2009 // USA // Ti West // June 1, 2011 // Netflix Instant
It's a tricky thing, executing a feature-length homage. Single-minded resolve to recreate the look and feel of a particular era and/or genre of filmmaking can result in an embalmed bauble that functions inadequately as a work of entertainment. The House of the Devil, Ti West's hat-tip to the cheap-but-chilling supernatural horror and slasher flicks of the 1970s and 80s, avoids this trap quite capably. The film succeeds first and foremost as a work of lo-fi atmospherics and astonishingly unhurried suspense. I didn't have a stopwatch or anything, but I'd guess that about a third of the film's 95-minute running time consists of little more than naïve coed Samantha (Jocelin Donahue, evoking a Black Christmas-era Margot Kidder) poking around a dark, creepy house. Said house is the abode of the equally creepy Mr. and Mrs. Ulman (Tom Noonan and Mary Woronov), who have conned / bribed the cash-strapped Samantha into "babysitting" dear old Granny for a few hours. She'll probably sleep through the night, and almost certainly won't emerge from her room. Did I mention it's the night of a total lunar eclipse?
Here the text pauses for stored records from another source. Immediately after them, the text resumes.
$ cat src/rtl/m_wb_periphctrl.sv
// Wishbone peripheral-bus controller: one-hot slave decode, registered strobes,
// read-data capture, timeout watchdog and sticky error flags.
module m_wb_periphctrl
    import m_wb_pkg::*;
#(
    parameter int unsigned NSLV    = 3,
    parameter int unsigned ADRBIT0 = 2,
    parameter int unsigned DWIDTH  = 32,
    parameter int unsigned TIMEOUT = 15
) (
    input  logic                   CLK_I,
    input  logic                   nRST_I,
    input  logic                   STB_I,
    input  logic [31:0]            ADR_I,
    output logic                   ACK_O,
    output logic [DWIDTH-1:0]      DAT_O,
    output logic [NSLV-1:0]        s_STB_O,
    input  logic [NSLV-1:0]        s_ACK_I,
    input  logic [NSLV*DWIDTH-1:0] s_DAT_I,
    input  logic                   errclr,
    output logic [NERR-1:0]        errflags
);

    logic [1:0]        state_q, state_d;
    logic [NSLV-1:0]   stb_q, stb_d;
    logic              ack_q, ack_d;
    logic [DWIDTH-1:0] dat_q, dat_d;
    logic [NERR-1:0]   err_q, err_d;

    logic [NSLV-1:0]   sel;
    logic              sel_onehot;
    logic [DWIDTH-1:0] rd_mux;
    logic              slv_hit;
    logic              wd_clr, wd_inc, wd_tc;
    logic              decerr_set, tmo_set, stray_set;
    logic [NERR-1:0]   err_set;
    logic              unused_adr;

    assign sel        = ADR_I[ADRBIT0 +: NSLV];
    assign sel_onehot = ($countones(sel) == 1);
    assign unused_adr = ^ADR_I;

    assign slv_hit   = |(s_ACK_I & stb_q);
    assign stray_set = |(s_ACK_I & ~stb_q);

    // AND-OR read mux; stb_q is one-hot or zero, so no priority is needed.
    always_comb begin
        rd_mux = '0;
        for (int i = 0; i < int'(NSLV); i++) begin
            rd_mux = rd_mux | ({DWIDTH{stb_q[i]}} & s_DAT_I[i*DWIDTH +: DWIDTH]);
        end
    end

    always_comb begin
        state_d    = state_q;
        stb_d      = stb_q;
        ack_d      = 1'b0;
        dat_d      = dat_q;
        wd_clr     = 1'b0;
        wd_inc     = 1'b0;
        decerr_set = 1'b0;
        tmo_set    = 1'b0;
        case (state_q)
            IDLE: begin
                if (STB_I) begin
                    if (sel_onehot) begin
                        stb_d   = sel;
                        wd_clr  = 1'b1;
                        state_d = BUSY;
                    end else begin
                        ack_d      = 1'b1;
                        dat_d      = '0;
                        decerr_set = 1'b1;
                        state_d    = DONE;
                    end
                end
            end
            BUSY: begin
                wd_inc = 1'b1;
                // A slave ACK in the terminal-count cycle takes precedence.
                if (slv_hit) begin
                    dat_d   = rd_mux;
                    ack_d   = 1'b1;
                    stb_d   = '0;
                    state_d = DONE;
                end else if (wd_tc) begin
                    dat_d   = '0;
                    ack_d   = 1'b1;
                    stb_d   = '0;
                    tmo_set = 1'b1;
                    state_d = DONE;
                end
            end
            DONE: begin
                state_d = IDLE;
            end
            default: begin
                stb_d   = '0;
                state_d = IDLE;
            end
        endcase
    end

    always_comb begin
        err_set         = '0;
        err_set[DECERR] = decerr_set;
        err_set[TMO]    = tmo_set;
        err_set[STRAY]  = stray_set;
        // Set events override a simultaneous clear.
        err_d = (errclr ? '0 : err_q) | err_set;
    end

    always_ff @(posedge CLK_I or negedge nRST_I) begin
        if (!nRST_I) begin
            state_q <= IDLE;
            stb_q   <= '0;
            ack_q   <= 1'b0;
            dat_q   <= '0;
            err_q   <= '0;
        end else begin
            state_q <= state_d;
            stb_q   <= stb_d;
            ack_q   <= ack_d;
            dat_q   <= dat_d;
            err_q   <= err_d;
        end
    end

    m_wb_watchdog #(
        .TIMEOUT (TIMEOUT)
    ) u_watchdog (
        .CLK_I  (CLK_I),
        .nRST_I (nRST_I),
        .clr_i  (wd_clr),
        .inc_i  (wd_inc),
        .tc_o   (wd_tc)
    );

    assign ACK_O    = ack_q;
    assign DAT_O    = dat_q;
    assign s_STB_O  = stb_q;
    assign errflags = err_q;

endmodule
The House of the Devil builds upon a grab-bag of vague urban legend and ghost story motifs: the terrorized babysitter, the local eccentrics in their sinister house, the menacing stranger out for a nocturnal stroll, and the unsuspecting woman lured to a terrible fate by a mysterious ad. Most prominently, the film plays upon the Satanic panic of the 1980s and the attendant fear that every town held a cabal of Lucifer-worshiping, Bible-desecrating, baby-eating Luciferians. (I wonder what proportion of the film's likely audience is old enough to even remember the era when Dungeons & Dragons was allegedly the diabolical gateway hobby of choice?) If the film's Big Reveal feels a tad underwhelming and goofy, it has less to do with the Black Sabbath trappings per se than with the contrast to the moody discipline that prevails elsewhere. West exhibits sharp affinity for eliciting scares from naught but dark spaces and weird sounds. The film works quite well on its own terms, and one is doubly thankful that the director approaches the retro style and setting with absolute sincerity. Who needs irony when you have a pretty girl in a dark, creepy house?